THE TASK: Filter the records for lines holding the string "stage".

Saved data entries
● ● ● ● ●
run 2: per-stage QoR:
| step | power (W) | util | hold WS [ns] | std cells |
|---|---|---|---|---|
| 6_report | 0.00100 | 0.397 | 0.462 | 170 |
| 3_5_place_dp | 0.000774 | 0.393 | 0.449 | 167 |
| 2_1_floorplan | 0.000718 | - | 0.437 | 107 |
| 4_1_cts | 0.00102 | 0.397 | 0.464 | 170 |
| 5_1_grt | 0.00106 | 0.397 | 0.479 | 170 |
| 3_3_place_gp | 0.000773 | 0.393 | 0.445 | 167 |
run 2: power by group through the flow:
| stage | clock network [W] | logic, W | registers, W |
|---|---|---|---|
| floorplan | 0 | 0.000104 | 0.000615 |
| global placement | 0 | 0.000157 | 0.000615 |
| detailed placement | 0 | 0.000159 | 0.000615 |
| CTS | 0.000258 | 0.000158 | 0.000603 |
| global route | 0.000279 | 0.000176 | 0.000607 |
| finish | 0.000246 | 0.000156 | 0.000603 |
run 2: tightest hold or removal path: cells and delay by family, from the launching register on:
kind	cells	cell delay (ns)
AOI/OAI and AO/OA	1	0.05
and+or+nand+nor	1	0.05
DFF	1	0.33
● ● ● ● ●
OUTPUT:
run 2: per-stage QoR:
| stage | clock network [W] | logic, W | registers, W |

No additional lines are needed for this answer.